Dataset items:

....

File: config.mk
export PLATFORM = sky130hd
export DESIGN_NAME = barrel_shifter_pipe
export DESIGN_NICKNAME = d
export VERILOG_FILES = /design/src/rtl/barrel_shifter_pipe.sv
export SDC_FILE = /design/constraint.sdc
export NUM_CORES = 1
export LEC_CHECK = 0
export ABC_AREA = 1
export CAP_MARGIN = 5
export CORE_MARGIN = 2
export CORE_UTILIZATION = 55
export CTS_CLUSTER_DIAMETER = 60
export DETAILED_ROUTE_END_ITERATION = 10
export PLACE_DENSITY = 0.89
export SYNTH_ARGS = -nofsm -noshare
export SYNTH_HDL_FRONTEND = slang
export SYNTH_SLANG_ARGS = --single-unit
File: constraint.sdc
create_clock -name clk -period 3.8 [get_ports clk]
set_input_delay 0.57 -clock clk [delete_from_list [all_inputs] [get_ports clk]]
set_output_delay 0.57 -clock clk [all_outputs]
set_load 0.01 [all_outputs]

....

Task details: Find every line in the records that holds the word "constraint", then state the count alone.

Your solution: 2